The launch window for the NASA ELaNa 41 mission—which will see one of the company’s rockets lift off from Florida’s Cape Canaveral Space Force Station—runs from 1 p.m. to 4 p.m. EST on February 7.
A previous attempt of the launch had to be called off on Saturday due to radar system issues, the company announced.
If you would like to watch the launch, NASA will be providing a live broadcast of the event that can be viewed here. Coverage will begin around an hour before liftoff.
Astra was founded in 2016. According to its website, it delivered its first commercial payload into Earth orbit in 2021, making it the private company that has reached this milestone in the shortest amount of time—five years after being set up.
As a comparison SpaceX needed six years and four months to successfully reach orbit with its Falcon 9 rocket, while other private space companies took seven years, or even longer.
Astra says it offers the lowest cost-per-launch “dedicated orbital launch service of any operational launch provider in the world.”
The company has managed to move quickly by focusing on an iterative design approach, where less time is spent designing its cost-effective rockets and more time is used for testing in real-world conditions, Ars Technica’s Eric Berger reported.
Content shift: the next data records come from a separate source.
$ cat src/rtl/goldschmidt_ctrl.sv
// Sequencer for the Goldschmidt iteration datapath: accepts a request, steps ITERS N/D multiplies, returns the quotient.
// Optional GOLDSCHMIDT_DIVZERO_EN adds a div_by_zero flag and a short-circuit path for a zero divisor.
module goldschmidt_ctrl #(
    parameter int unsigned WIDTH = 28,
    parameter int unsigned ITERS = 4
) (
    input  logic             clk,
    input  logic             reset,
    input  logic             in_valid,
    output logic             in_ready,
    input  logic [WIDTH-1:0] numerator_in,
    input  logic [WIDTH-1:0] denominator_in,
    output logic [WIDTH-1:0] dp_numerator,
    output logic [WIDTH-1:0] dp_denominator,
    input  logic [WIDTH-1:0] dp_quotient,
    output logic             k_select,
    output logic             stage_select,
    output logic             out_valid,
    input  logic             out_ready,
    output logic [WIDTH-1:0] quotient_out
`ifdef GOLDSCHMIDT_DIVZERO_EN
    ,
    output logic             div_by_zero
`endif
);

    localparam int unsigned IT_W    = 4;
    localparam logic [IT_W-1:0] LAST_IT = IT_W'(ITERS - 1);

    typedef enum logic [1:0] {
        IDLE  = 2'd0,
        NSTEP = 2'd1,
        DSTEP = 2'd2,
        DONE  = 2'd3
    } state_t;

    state_t          state;
    logic [IT_W-1:0] it;

    // Outputs are registered alongside the state, so each transition also loads
    // the decode of the state being entered.
    always_ff @(posedge clk) begin
        if (reset) begin
            state          <= IDLE;
            it             <= '0;
            in_ready       <= 1'b1;
            out_valid      <= 1'b0;
            quotient_out   <= '0;
            dp_numerator   <= '0;
            dp_denominator <= '0;
            k_select       <= 1'b0;
            stage_select   <= 1'b0;
`ifdef GOLDSCHMIDT_DIVZERO_EN
            div_by_zero    <= 1'b0;
`endif
        end else begin
            case (state)
                IDLE: begin
                    if (in_valid) begin
                        dp_numerator   <= numerator_in;
                        dp_denominator <= denominator_in;
                        it             <= '0;
                        in_ready       <= 1'b0;
                        k_select       <= 1'b0;
                        stage_select   <= 1'b0;
`ifdef GOLDSCHMIDT_DIVZERO_EN
                        if (denominator_in == '0) begin
                            state        <= DONE;
                            out_valid    <= 1'b1;
                            quotient_out <= '1;
                            div_by_zero  <= 1'b1;
                        end else begin
                            state        <= NSTEP;
                            div_by_zero  <= 1'b0;
                        end
`else
                        state          <= NSTEP;
`endif
                    end
                end
                NSTEP: begin
                    if (it == LAST_IT) begin
                        quotient_out <= dp_quotient;
                        state        <= DONE;
                        out_valid    <= 1'b1;
                        k_select     <= 1'b0;
                        stage_select <= 1'b0;
                    end else begin
                        state        <= DSTEP;
                        k_select     <= (it != '0);
                        stage_select <= 1'b1;
                    end
                end
                DSTEP: begin
                    // Counter only advances here and NSTEP exits at LAST_IT, so no wrap.
                    it           <= it + IT_W'(1);
                    state        <= NSTEP;
                    k_select     <= 1'b1;
                    stage_select <= 1'b0;
                end
                DONE: begin
                    if (out_ready) begin
                        state     <= IDLE;
                        out_valid <= 1'b0;
                        in_ready  <= 1'b1;
                    end
                end
                default: begin
                    state        <= IDLE;
                    in_ready     <= 1'b1;
                    out_valid    <= 1'b0;
                    k_select     <= 1'b0;
                    stage_select <= 1'b0;
                end
            endcase
        end
    end

endmodule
Previously, the company has conduced four orbital launches, all of which were test missions that lifted off from the Pacific Spaceport Complex in Alaska. Two of these missions reached space, including the most recent in which the company’s 43-foot-tall Launch Vehicle 0007 (LV0007) successfully made it into Earth orbit.
If all goes well, Monday’s mission will be the first Astra launch from the Lower 48 states, and the company’s first to carry operational satellites, Space.com reported.
The ELaNa 41 mission, which is being operated on behalf of NASA, will launch four CubeSats—a type of small satellite used for space research—into orbit.
The four CubeSats have been developed by the University of Alabama, New Mexico State University, the University of California, Berkeley, and NASA’s Johnson Space Center respectively.
This will be the 41st launch as part of the ELaNa (Educational Launch of Nanosatellites) program and NASA’s first mission under the agency’s Venture Class Launch Services (VCLS) Demonstration 2 contract.
“As the first VCLS mission to lift off from Florida’s Space Coast, this launch is ushering in new opportunities for CubeSat developers and small class launch vehicle providers,” Hamilton Fernandez, a mission manager supporting the Launch Services Program, said in a statement.
“Through our commercial partners, NASA is providing dedicated rides to space for CubeSats, which helps meet the agency’s objectives of transporting smaller payloads and science missions into orbit.”
To date, NASA has launched more than 100 CubeSat missions, with more than 30 scheduled over the course of the next 12 months.